Re: Refinish Formica Interior
Why not just lay teak veneer over it? I did that with a boat belonging to a friend which had had a fire in the forward cabin. All the bulkhead was charred, so we ground it off and laid new teak veneer over it using contact cement.

Yours would be even easier as we had trouble keeping the surface dead flat as we ground away the charred material.

bangkaboat 25-08-2011 16:20

Re: Refinish Formica Interior
3 Attachment(s)
What's not to love?:D OK, but it's no bear cave! Even the moonlight, at the right angle, lights up the cabin.:rolleyes:

Cheechako 25-08-2011 16:44

Re: Refinish Formica Interior
whatever you do I would avoid latex hoouse paint. trouble is it really doesnt sand, just kinda peels, youll never get a good finish in the future.

David_Old_Jersey 25-08-2011 17:02

Re: Refinish Formica Interior

Originally Posted by Cheechako (Post 759464)
whatever you do I would avoid latex hoouse paint. trouble is it really doesnt sand, just kinda peels, youll never get a good finish in the future.

Always good to guinea pig new ideas :thumb: or use things you already know work.

In my case I ummed and arred long and hard on whether to take the formica all off (from elsewhere I found it comes off surprisingly easy once you have an edge - and a heat gun, after that comes an oribital sander).......but I really didn't want to do the fiddling of fitting new Formica, and I prefer the look of painted wood (even if it is really painted Formica :p) - looks a bit more homely / in character for a boat designed in the 60's............of course plan B was (is?) to go back to wood.

bstreep 25-08-2011 18:58

Re: Refinish Formica Interior
We've been happy with the products we've bought from these folks:

Bathtub Refinishing Referral Network Do It Yourself Bathtub Refinishing Repair And Paint Store

osirissail 25-08-2011 19:43

Re: Refinish Formica Interior
I don't think you will actually find "formica" anymore. The current product name is "kitchen laminate" and is sold in Home Depot for $42 per 4'x8' sheet. It comes in many different surface colours, patterns and textures.
- - Normally it is applied with contact cement over plywood in homes but for the marine uses I use slightly thickened epoxy after cutting and pre-fitting all the pieces. Epoxy comes in many versions from fast setting to quite slow setting depending upon your application and ambient temperature.
- - Depending upon your tastes you can use the stuff to restore that bear cave dark cavern boat interior common to the old teak veneer plywood they used to use - or - use the white laminate and end up with a bright, light, and easy to clean interior.

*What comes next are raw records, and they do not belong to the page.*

## src/rtl/sample_accumulator.sv

```systemverilog
// sample_accumulator
//   Sums blocks of 2**CNT_W unsigned samples and presents the block sum and
//   its truncated mean. It holds the result until downstream takes it.
//
//   Ports
//     clk        single clock; all state updates on its rising edge
//     rst        synchronous reset, active low
//     start      one-cycle request to begin a block (honoured only in IDLE)
//     in_data    unsigned sample, DATA_W bits
//     in_valid   in_data is valid this cycle
//     in_ready   block accepts in_data this cycle (state-only)
//     sum        accumulated block sum, SUM_W bits
//     avg        block mean, sum >> CNT_W (truncated)
//     out_valid  sum/avg hold a completed result (state-only)
//     out_ready  downstream consumes the result (only meaningful in DONE)
//     busy       high in any state other than IDLE
module sample_accumulator #(
  parameter  int DATA_W = 15,
  parameter  int CNT_W  = 4,
  localparam int SUM_W  = DATA_W + CNT_W
) (
  input  logic              clk,
  input  logic              rst,
  input  logic              start,
  input  logic [DATA_W-1:0] in_data,
  input  logic              in_valid,
  output logic              in_ready,
  output logic [SUM_W-1:0]  sum,
  output logic [DATA_W-1:0] avg,
  output logic              out_valid,
  input  logic              out_ready,
  output logic              busy
);

  typedef enum logic [1:0] {
    IDLE = 2'd0,
    ACC  = 2'd1,
    DONE = 2'd2
  } state_t;

  localparam logic [CNT_W-1:0] CNT_ONE  = {{(CNT_W-1){1'b0}}, 1'b1};
  localparam logic [CNT_W-1:0] CNT_LAST = {CNT_W{1'b1}};

  state_t             state_q;
  state_t             state_d;
  logic [SUM_W-1:0]   sum_q;
  logic [CNT_W-1:0]   cnt_q;
  logic               clr;
  logic               accept;

  // Truncating mean: dropping CNT_W LSBs divides by the block length.
  function automatic logic [DATA_W-1:0] mean_trunc(input logic [SUM_W-1:0] s);
    return s[SUM_W-1:CNT_W];
  endfunction

  // Next-state and handshake decode; outputs come from state alone.
  always_comb begin
    state_d = state_q;
    clr     = 1'b0;
    accept  = 1'b0;
    case (state_q)
      IDLE: begin
        if (start) begin
          state_d = ACC;
          clr     = 1'b1;
        end
      end
      ACC: begin
        if (in_valid) begin
          accept = 1'b1;
          if (cnt_q == CNT_LAST) state_d = DONE;
        end
      end
      DONE: begin
        if (out_ready) state_d = IDLE;
      end
      default: state_d = IDLE;
    endcase
  end

  // State, running sum and sample count. The sum is SUM_W wide, so a full
  // block of maximum samples fits without overflow.
  always_ff @(posedge clk) begin
    if (!rst) begin
      state_q <= IDLE;
      sum_q   <= '0;
      cnt_q   <= '0;
    end else begin
      state_q <= state_d;
      if (clr) begin
        sum_q <= '0;
        cnt_q <= '0;
      end else if (accept) begin
        sum_q <= sum_q + {{CNT_W{1'b0}}, in_data};
        cnt_q <= cnt_q + CNT_ONE;
      end
    end
  end

  assign in_ready  = (state_q == ACC);
  assign out_valid = (state_q == DONE);
  assign busy      = (state_q != IDLE);
  assign sum       = sum_q;
  assign avg       = mean_trunc(sum_q);

endmodule

```

## config.mk

```make
export PLATFORM = sky130hd
export DESIGN_NAME = sample_accumulator
export DESIGN_NICKNAME = d
export VERILOG_FILES = /design/src/rtl/sample_accumulator.sv
export SDC_FILE = /design/constraint.sdc
export NUM_CORES = 1
export LEC_CHECK = 0
export CAP_MARGIN = 10
export CORE_ASPECT_RATIO = 0.7
export CORE_UTILIZATION = 25
export CTS_CLUSTER_SIZE = 14
export DETAILED_ROUTE_END_ITERATION = 10
export PLACE_DENSITY = 0.48
export SLEW_MARGIN = 20
export SYNTH_ARGS = -nofsm -noshare
export SYNTH_HDL_FRONTEND = slang
export SYNTH_SLANG_ARGS = --single-unit
```

## constraint.sdc

```tcl
create_clock -name clk -period 3.6 [get_ports clk]
set_input_delay 0.54 -clock clk [delete_from_list [all_inputs] [get_ports clk]]
set_output_delay 0.54 -clock clk [all_outputs]
set_load 0.005 [all_outputs]
```

==> reports/qor.txt <==
Outcome: finished clean
Crit. End Element: flip-flop
FMAX: 369 MHz
Antenna-violating nets left: 0
Cells after Synth: 248
WS Path Type: primary input to flip-flop
Fin crit share: 0.753
DRC viols: 0
Die W: 108 microns
Pleak: 0.991 nW
Initial antenna violation count: 0
Req. time, crit path: 3.74 ns
Crit start category: primary input
Longest Clk Path Bufs: 2
Post-DR wirelength/cell: 13.7 microns
Cells along the critical path: clkdlybuf4s50_1 -> ha_1 -> inv_1 -> fa_1 -> nand2b_1 -> a211oi_2 -> o31ai_1 -> a2111oi_2 -> xnor2_1 -> nor2_1
Final critical-path required period: 2.71 ns
CP bufs+invs: 2
# hold bufs at CTS: 0
RSZ-0062 raised after global routing: false
Hpwl dp: 4.04 mm
Drt via density: 4.79
Input/output buffers: 56
Number of synthesized flops with an enable pin: 0
Fin. max-slew vios: 0
Delay-heaviest family, CP: compound AO/OA/AOI/OAI gates
Fillers: 811
Placeable Area: 0.00745 sq mm
Final #Nets: 323
Total negative slack: 0 ns
Ports: 57
Die Ht: 76.2 microns
H-tree levels: 1
Worst Clk Skew: 0.00812 ns
Vias in the first global route: 1723
CTS tree: yes
Pin count of the biggest net entering global routing: 22
Sink Count: 25
Path depth of the worst reg2reg path: 9
Critical Path Fanout Max: 3
Final hold vios: 0
Synth Cell Area: 0.00197 sq mm
Share of layout cells above drive strength 1: 0.0561
CTS Buf Count: 3
Crit path arrival time: 2.85 ns
Ys async rst share: 0
First-pass GRT wire length: 8.67 mm
Power per Cell Area: 268 mW/mm^2
Mean Syn Cell Area: 7.94 sq um
First DRT Iteration DRCs: 83
Endpoints failing setup: 0
Hold Path Class: flip-flop to flip-flop
Primary FF master, synth: dfxtp_1
DR pass1 iterations: 4
Path length in cells of the critical path: 10
Worst Tran Pin Value: 0.811 ns
VDD IR max: 0.125 mV
Clk_lat worst skew: 0.28 ns
DR vias: 1833
CP max stage cell: clkdlybuf4s50_1
Hold Path Cell Cnt: 2
Clock Pin Slew Worst Setup and Hold Paths: 0.10 ns
Cell Rows: 26
RD Place Congestion: 0.808
Post-CTS Setup Bufs: 0
Routed WL: 5.25 mm
Initial Utilization: 0.264
Post-Synthesis Net Count: 285
Max-Cap Viols: 0
CTS Root Buffer Type: clkbuf_8
Post-cts resize count: 0
Congestion Overflow GR: 0
Die Area: 0.00824 sq mm
#FFs+latches synth: 25
Final hold slack: 0.484 ns
Synth cell types: 48
Register area share after synthesis: 0.254
Ant diodes: 0
P&R area growth vs syn: 28.4%
Total global routing track utilization: 0.131
Slew HR: 0.458
CP max stage delay: 0.47 ns
Yosys warnings: 0
==> cells by family after synthesis <==
logic type,count (synthesis),share of synthesized area
AO/OA/AOI/OAI,68,0.235
XOR/XNOR,12,0.0534
adder cells (fa/ha/maj),17,0.112
buffers and inverters,33,0.110
flip-flops,25,0.254
multiplexers,4,0.0210
AND/OR/NAND/NOR,89,0.215
==> routing by layer <==
metal	up-vias	part of all wire	track usage
met5	-	0	0
met4	0	0.0046	0.0247
met3	2	0.050	0.0325
met2	40	0.40	0.189
met1	838	0.54	0.196
li1	953	-	-
==> synth_stat cells, drive strengths merged (4+ instances only) <==
cell | number | share of area
a211oi | 5 | 0.022
a21o | 7 | 0.027
a21oi | 22 | 0.058
and3 | 5 | 0.016
buf | 20 | 0.070
clkbuf | 5 | 0.025
dfxtp | 25 | 0.25
ha | 16 | 0.10
inv | 8 | 0.015
nand2 | 33 | 0.063
nand2b | 4 | 0.013
nand3 | 8 | 0.020
nand4 | 6 | 0.019
nor2 | 17 | 0.032
nor3 | 5 | 0.013
o21ai | 10 | 0.025
o22ai | 5 | 0.016
xnor2 | 10 | 0.044
==> sequential cells by signal (all words and copies together), names as in the netlist <==
register,count
sum,19
state_q,2
cnt_q,4
==> stage by stage <==
step           total power, mW  std cells  setup slack (ns)   util  cell area [sq um]
3_5_place_dp             0.503        379             0.586  0.333               2480
4_1_cts                  0.689        383             0.891  0.339               2530
5_1_grt                  0.720        383             0.763  0.339               2530
6_report                 0.676        383             0.887  0.339               2530
3_3_place_gp             0.504        379             0.644  0.333               2480
2_1_floorplan            0.430        248              1.33      -               1970
==> worst min-delay path, stage by stage, from the launching register on <==
cell	delay, ns
dfxtp_1	0.34
nand2_1	0.06
a21oi_1	0.05
==> cell type report <==
cell class	instances	area, sq um	share of cell area
clock buffers	3	41.3	0.0163
clock inverters	1	5.00	0.00198
inverters	8	30.0	0.0119
multi-input cells	190	1250	0.495
flip-flops and latches	25	500	0.198
well taps	98	123	0.0485
repair buffers	58	576	0.228
==> layout by cell type (no fill, tap or decap), types with 3 or more instances in the layout <==
| cell | n |
|---|---|
| and3_1 | 5 |
| nor3_1 | 5 |
| nand4_1 | 6 |
| a21oi_1 | 21 |
| nand3_1 | 8 |
| clkdlybuf4s50_1 | 56 |
| ha_1 | 16 |
| nand2b_1 | 4 |
| a21o_1 | 7 |
| nand2_1 | 33 |
| mux2i_1 | 3 |
| dfxtp_1 | 25 |
| xnor2_1 | 10 |
| clkbuf_8 | 3 |
| a211oi_1 | 4 |
| o21ai_0 | 9 |
| nor2_1 | 17 |
| o22ai_1 | 5 |
| o211ai_1 | 3 |
| inv_1 | 8 |
==> power by group <==
part	switching, mW	internal (mW)
registers	0.0116	0.287
clock network	0.102	0.0778
logic	0.101	0.0976
==> final timing paths <==
check / start / endpoint / slack (ns)
min: sum[2] / sum[2] / 0.48
max reg2reg: sum[0] / sum[18] / 1.24
max: in_data[0] / sum[18] / 0.89
min reg2reg: sum[2] / sum[2] / 0.48
Power figures use the tool's default switching activity.
==> RTL edit 1: new RTL, same flow settings <==
Make the reset (`rst`) asynchronous in one clocked block. Comments in the files are not updated.
--- a/src/rtl/sample_accumulator.sv
+++ b/src/rtl/sample_accumulator.sv
@@ -82,3 +82,3 @@
   // block of maximum samples fits without overflow.
-  always_ff @(posedge clk) begin
+  always_ff @(posedge clk or negedge rst) begin
     if (!rst) begin
Behaviour: differs if rst is asserted again (counterexample within 4 cycles, from zero or initial values and one cycle with rst low); with rst held inactive, the same outputs for 10 cycles.
==> RTL edit 1 against the original RTL <==
  * Routed wire length down 7.0%
  * Synthesized area is 2.2% lower
  * Via count is 9.9% lower
  * Die area decreased by 2.2%
  * Setup slack better by 220 ps
  * Hold slack improved by 36 ps
  * Sequential cell count did not move
  * Maximum frequency rose by 8.8%
  * Count of clock-buffer cells in the layout is the same
  * Final area is 0.69% higher
  * First-iteration DRC count fell by 30%
  * Critical path type unchanged
Power is left out: it rests on default switching activity, and per cell area and clock period it moved more than threefold.
==> RTL edit 1: results (changes against the original RTL) <==
* Sequential cell area fraction in the yosys report at 0.325 (was 0.254)
* Layout cell share with drive strength beyond 1 at 0.0566 (was 0.0561)
* Dpl cells at 359 (was 379)
* Fraction of registers with async set/reset at 1.00 (was 0)
* Status: completed (unchanged)
* Storage cell area at 626 µm² (was 500 µm²)
* First-pass GRT wire length at 7940 µm (was 8670 µm)
* Average wire per standard cell at 13.4 µm (was 13.7 µm)
* Top post-synthesis cells by count: nand2_1, dfrtp_1, nor2_1 (was nand2_1, dfxtp_1, a21oi_1)
* Initial drt markers at 58 (was 83)
* Routability cong. at 0.813 (was 0.808)
* Family with the most delay on the worst path: compound AO/OA/AOI/OAI gates (unchanged)
* Max-Cap Viols at 0 (unchanged)
* GRT met3 Usage at 0.0257 (was 0.0325)
* Critical path data arrival time at 2670 ps (was 2850 ps)
* Max reg flops at 19 (unchanged)
* Port bufs at 56 (unchanged)
* Drt pass-1 iters at 4 (unchanged)
* Post-CTS Setup Bufs at 0 (unchanged)
* GRT met2 Usage at 0.176 (was 0.189)
* Clk buf depth at 2 (unchanged)
* HPWL Detailed at 3700 µm (was 4040 µm)
* Syn. warnings at 0 (unchanged)
* Synth top area cells: dfrtp_1, ha_1, buf_4, nand2_1, a21oi_1 (was dfxtp_1, ha_1, nand2_1, buf_4, a21oi_1)
* Worst-Skew Late Latency at 280 ps (about the same)
* Cell variety after synth at 47 (was 48)
* Num CTS Buffers at 3 (unchanged)
* Met1 usage at 0.202 (was 0.196)
* Syn Inst Count at 222 (was 248)
* Hold crit path type: register to register (unchanged)
* CP Max Fanout at 4 (was 3)
* Relative slew slack at 0.591 (was 0.458)
* Placement Cell Area at 2490 µm² (was 2480 µm²)
* Fin. max-slew vios at 0 (unchanged)
* Vias at 1651 (was 1833)
* Clock skew at 12.0 ps (was 8.12 ps)
* CTS root buffer: clkbuf_8 (unchanged)
* Initial antenna violation count at 0 (unchanged)
* Largest net degree at the start of global routing at 26 (was 22)
* Vias per inst at 4.55 (was 4.79)
* Nets at 303 (was 323)
* Tot GR Track Use at 0.128 (was 0.131)
* # H-tree levels at 1 (unchanged)
* Pre-CTS setup slack at 808 ps (was 586 ps)
* Vias in the first global route at 1522 (was 1723)
* FILL cells at 778 (was 811)
* Post-synthesis net count at 259 (was 285)
==> RTL edit 1: per-layer routing <==
| metal | share of wire | wire length, µm | up-vias |
|---|---|---|---|
| met2 | 0.39 | 1910 | 45 |
| met3 | 0.049 | 241 | 2 |
| met4 | 0.0029 | 14 | 0 |
| met5 | 0 | 0 | - |
| li1 | - | - | 865 |
| met1 | 0.56 | 2710 | 739 |
==> RTL edit 1: layout make-up <==
| type | instances | share of cell area |
|---|---|---|
| multi-input combinational | 166 | 0.441 |
| sequential | 25 | 0.246 |
| clock inverter | 1 | 0.00344 |
| timing repair buffer | 59 | 0.229 |
| clock buffer | 3 | 0.0162 |
| inverter | 11 | 0.0162 |
| tap | 98 | 0.0482 |
==> RTL edit 1: path summary, 6_finish.rpt <==
path	startpoint	endpoint	slack, ps	cells after the start
max in group asynchronous	rst	sum[18]	2700	2
worst min register to register	sum[18]	sum[18]	520	1
min in group asynchronous	rst	sum[7]	620	2
worst max-delay path	in_data[0]	sum[14]	1110	10
worst min-delay path	sum[18]	sum[18]	520	1
worst max register to register	sum[0]	sum[14]	1410	9
==> RTL edit 1: cells by family (layout without fill, tap and decap cells) <==
kind of cell / count (synthesis) / in the layout / synth area share
adder cells (fa/ha/maj): 17 / 17 / 0.114
buffers and inverters: 31 / 74 / 0.0923
AO/OA/AOI/OAI: 62 / 62 / 0.224
XOR/XNOR: 10 / 10 / 0.0455
AND/OR/NAND/NOR: 74 / 74 / 0.183
flip-flops: 25 / 25 / 0.325
multiplexers: 3 / 3 / 0.0156
==> RTL edit 2: new RTL, config.mk and constraints unchanged <==
Without the edit above. Set the parameter `CNT_W` to 6 (it was 4).
--- a/src/rtl/sample_accumulator.sv
+++ b/src/rtl/sample_accumulator.sv
@@ -18,3 +18,3 @@
   parameter  int DATA_W = 15,
-  parameter  int CNT_W  = 4,
+  parameter  int CNT_W  = 6,
   localparam int SUM_W  = DATA_W + CNT_W
Ports: changed (resized sum); port bits go from 57 to 59. The function was not compared with the original's and may differ.
==> RTL edit 2 against the original RTL <==
  * Power up 30%
  * Final area increased by 8.4%
  * Critical path depth down 1
  * Routed wire length grew 1.4%
  * Setup slack lost 62 ps
  * Largest cell class unchanged
  * Synthesized area is 3.4% higher
  * Sequential cell count rose by 4
  * Clock power up 120%
==> RTL edit 2: results (changes against the original RTL) <==
* Status: completed (unchanged)
* Vias per inst at 4.75 (was 4.79)
* # setup viols final at 0 (unchanged)
* # H-tree levels at 2 (was 1)
* Vias in the first global route at 1765 (was 1723)
* Post-synthesis net count at 290 (was 285)
* Average wire per standard cell at 13.3 µm (was 13.7 µm)
* Routability cong. at 0.825 (was 0.808)
* Cell variety after synth at 47 (was 48)
* Synth top area cells: dfxtp_1, ha_1, buf_4, nand2_1, a21oi_1 (was dfxtp_1, ha_1, nand2_1, buf_4, a21oi_1)
* Port bufs at 58 (was 56)
* Initial drt markers at 59 (was 83)
* Clock skew at 1.93 ps (was 8.12 ps)
* Layout cell share with drive strength beyond 1 at 0.0537 (was 0.0561)
* Sequential cell area fraction in the yosys report at 0.285 (was 0.254)
* FILL cells at 841 (was 811)
* Largest net degree at the start of global routing at 14 (was 22)
* Max reg flops at 21 (was 19)
* First-pass GRT wire length at 8750 µm (was 8670 µm)
* Clk buf depth at 2 (unchanged)
* Top post-synthesis cells by count: dfxtp_1, nand2_1, a21oi_1, nand3_1, nor2_1 (was nand2_1, dfxtp_1, a21oi_1)
* Clock Pin Slew Worst Setup and Hold Paths at 50 ps (was 100 ps)
* Relative slew slack at 0.649 (was 0.458)
* HPWL Detailed at 3980 µm (was 4040 µm)
* CP Max Fanout at 6 (was 3)
* Critical path data arrival time at 2910 ps (was 2850 ps)
* Syn. warnings at 0 (unchanged)
* Dpl cells at 391 (was 379)
* Period Utilization, post-route at 0.771 (was 0.753)
* Syn Inst Count at 253 (was 248)
* Maximum vdd ir drop at 134 µV (was 125 µV)
* CTS root buffer: clkbuf_16 (was clkbuf_8)
* Placement Cell Area at 2600 µm² (was 2480 µm²)
* Number of diodes at 0 (unchanged)
* Worst-Skew Late Latency at 270 ps
* Nets at 334 (was 323)
* Hold crit path type: register to register (unchanged)
* Fraction of registers with async set/reset at 0 (unchanged)
* Tot GR Track Use at 0.133 (was 0.131)
* Num CTS Buffers at 5 (was 3)
* Static leakage at 1.08 nW (was 0.991 nW)
* Final WL at 5320 µm (was 5250 µm)
## RTL edit 2: changes by cell type after synthesis, moves of 3 or more
cell	before	now
and2_1	1	5
clkbuf_8	3	0
dfxtp_1	25	29
inv_1	8	5
nand2_1	33	28
nand3_1	8	20
o21ai_0	9	12
o22ai_1	5	0
xnor2_1	10	6
xor2_1	2	8
## RTL edit 2: worst max-delay path, stage by stage
cell and delay (ps):
clkdlybuf4s50_1 410, ha_1 240, fa_1 450, a211oi_1 390
o211ai_2 130, a211o_2 340, a31oi_4 210, or3_1 140
a21oi_1 60
## RTL edit 2: cell type report
| class | instances | area (µm²) | area share |
|---|---|---|---|
| Multi-Input combinational cell | 195 | 1270 | 0.465 |
| Timing Repair Buffer | 61 | 603 | 0.220 |
| Sequential cell | 29 | 581 | 0.212 |
| Clock buffer | 8 | 136 | 0.0498 |
| Tap cell | 101 | 126 | 0.0462 |
| Inverter | 5 | 18.8 | 0.00686 |
## RTL edit 2: stage by stage
stage	setup WS, ps	util
floorplan	1190	-
global placement	593	0.330
detailed placement	535	0.330
CTS	818	0.348
global route	718	0.348
finish	826	0.348
## RTL edit 2: worst paths after layout
path	endpoint	start	slack, ps	depth (start not counted)
setup / recovery	sum[18]	in_data[0]	830	9
setup reg to reg	sum[18]	sum[0]	1190	8
hold / removal	cnt_q[1]	cnt_q[1]	480	2
hold reg to reg	cnt_q[1]	cnt_q[1]	480	2
## RTL edit 2: kinds of logic after synthesis
family,synth area share
xor gates and xnor gates,0.0603
buffers and inverters,0.0892
and+or+nand+nor,0.240
muxes,0.00492
DFF,0.285
AOI/OAI and AO/OA,0.212
adders and majority gates,0.108
## RTL edit 2: report_power, final
group	internal [mW]	leakage [nW]	switching, mW
clock	0.256	0.0652	0.138
combinational	0.0729	0.780	0.0761
sequential	0.329	0.235	0.00707
total	0.658	1.08	0.221
## RTL edit 2: layer usage
| metal | track usage | vias to the layer above | wire length, µm |
|---|---|---|---|
| met5 | 0 | - | 0 |
| met4 | 0.0400 | 0 | 56 |
| met3 | 0.0353 | 7 | 226 |
| met2 | 0.184 | 41 | 2160 |
| met1 | 0.196 | 861 | 2880 |
| li1 | - | 987 | - |
**config.mk**
```make
export PLATFORM = sky130hd
export DESIGN_NAME = my_1bit_alu_v2
export DESIGN_NICKNAME = d
export VERILOG_FILES = /design/src/rtl/my_1bit_alu_v2.sv
export SDC_FILE = /design/constraint.sdc
export NUM_CORES = 1
export LEC_CHECK = 0
export BUFFER_PORTS_ARGS = -buffer_cell sky130_fd_sc_hd__buf_2
export CAP_MARGIN = 5
export CELL_PAD_IN_SITES_DETAIL_PLACEMENT = 0
export CELL_PAD_IN_SITES_GLOBAL_PLACEMENT = 1
export CORE_AREA = 4 4 41 43
export CTS_CLUSTER_DIAMETER = 30
export CTS_CLUSTER_SIZE = 10
export DETAILED_ROUTE_END_ITERATION = 8
export DIE_AREA = 0 0 45 47
export PLACE_DENSITY = 0.39
export SLEW_MARGIN = 15
export SYNTH_ARGS = -nofsm -noshare
export SYNTH_HDL_FRONTEND = slang
export SYNTH_SLANG_ARGS = --single-unit
```
**constraint.sdc**
```tcl
create_clock -name clk -period 0.8 [get_ports clk]
set_clock_uncertainty 0.15 [all_clocks]
set_input_delay 0.04 -clock clk [delete_from_list [all_inputs] [get_ports clk]]
set_output_delay 0.04 -clock clk [all_outputs]
set_load 0.02 [all_outputs]
```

sdowney717 25-08-2011 19:51

Re: Refinish Formica Interior
I pulled off the old wood grain formica on the 1970 egg harbor and guess what is underneath?
Mahogany plywood, so I stripped and refinished that.
Every bit of the formica, the glue bond had failed.
I suppose formica is hardwearing but does not look as good as finished wood.

The only place I re formica was on the kitchen sink counter.

For the bathroom, I used the vinyl floor tile squares and used that also under the sink and it looks good. they have some nice looking vinyl tiles at
Lowes. Mine look like stone.

I used the contact cement for the kitchen. The edges are held down by wooden trim, so not a big deal if it loosens up in the next 40 years.

sailpower 25-08-2011 21:00

Re: Refinish Formica Interior
Thanks. Lots of interesting tips. The boat I am looking at is a 1967 Morgan 34.

I like the look of teak over white so it sounds like I would have to add new wood which would be pricey factoring in drawers and doors..

Guess I'll have to revisit the white with teak trim.

ssanzone 25-08-2011 21:17

Re: Refinish Formica Interior
you can adhere anything to formica. if you like wood and want to match the rest of the interior teak veneer is likely the easiest (about $80 for 4*8 roll) and simply epoxying teak (wood) planking (1*4) with or withing holly.

paint is certainly the easiest of all solutions just make sure u wash the surface with dish soap and prime before painting.

while it is a crappy project, a bunch of hours with a putty blade and a heat gun would be worth it in the long run (unless u plan on selling her). idk where you are located, but i bet posting on you could hire someone for $10 an hour to come in and heat and pry it off.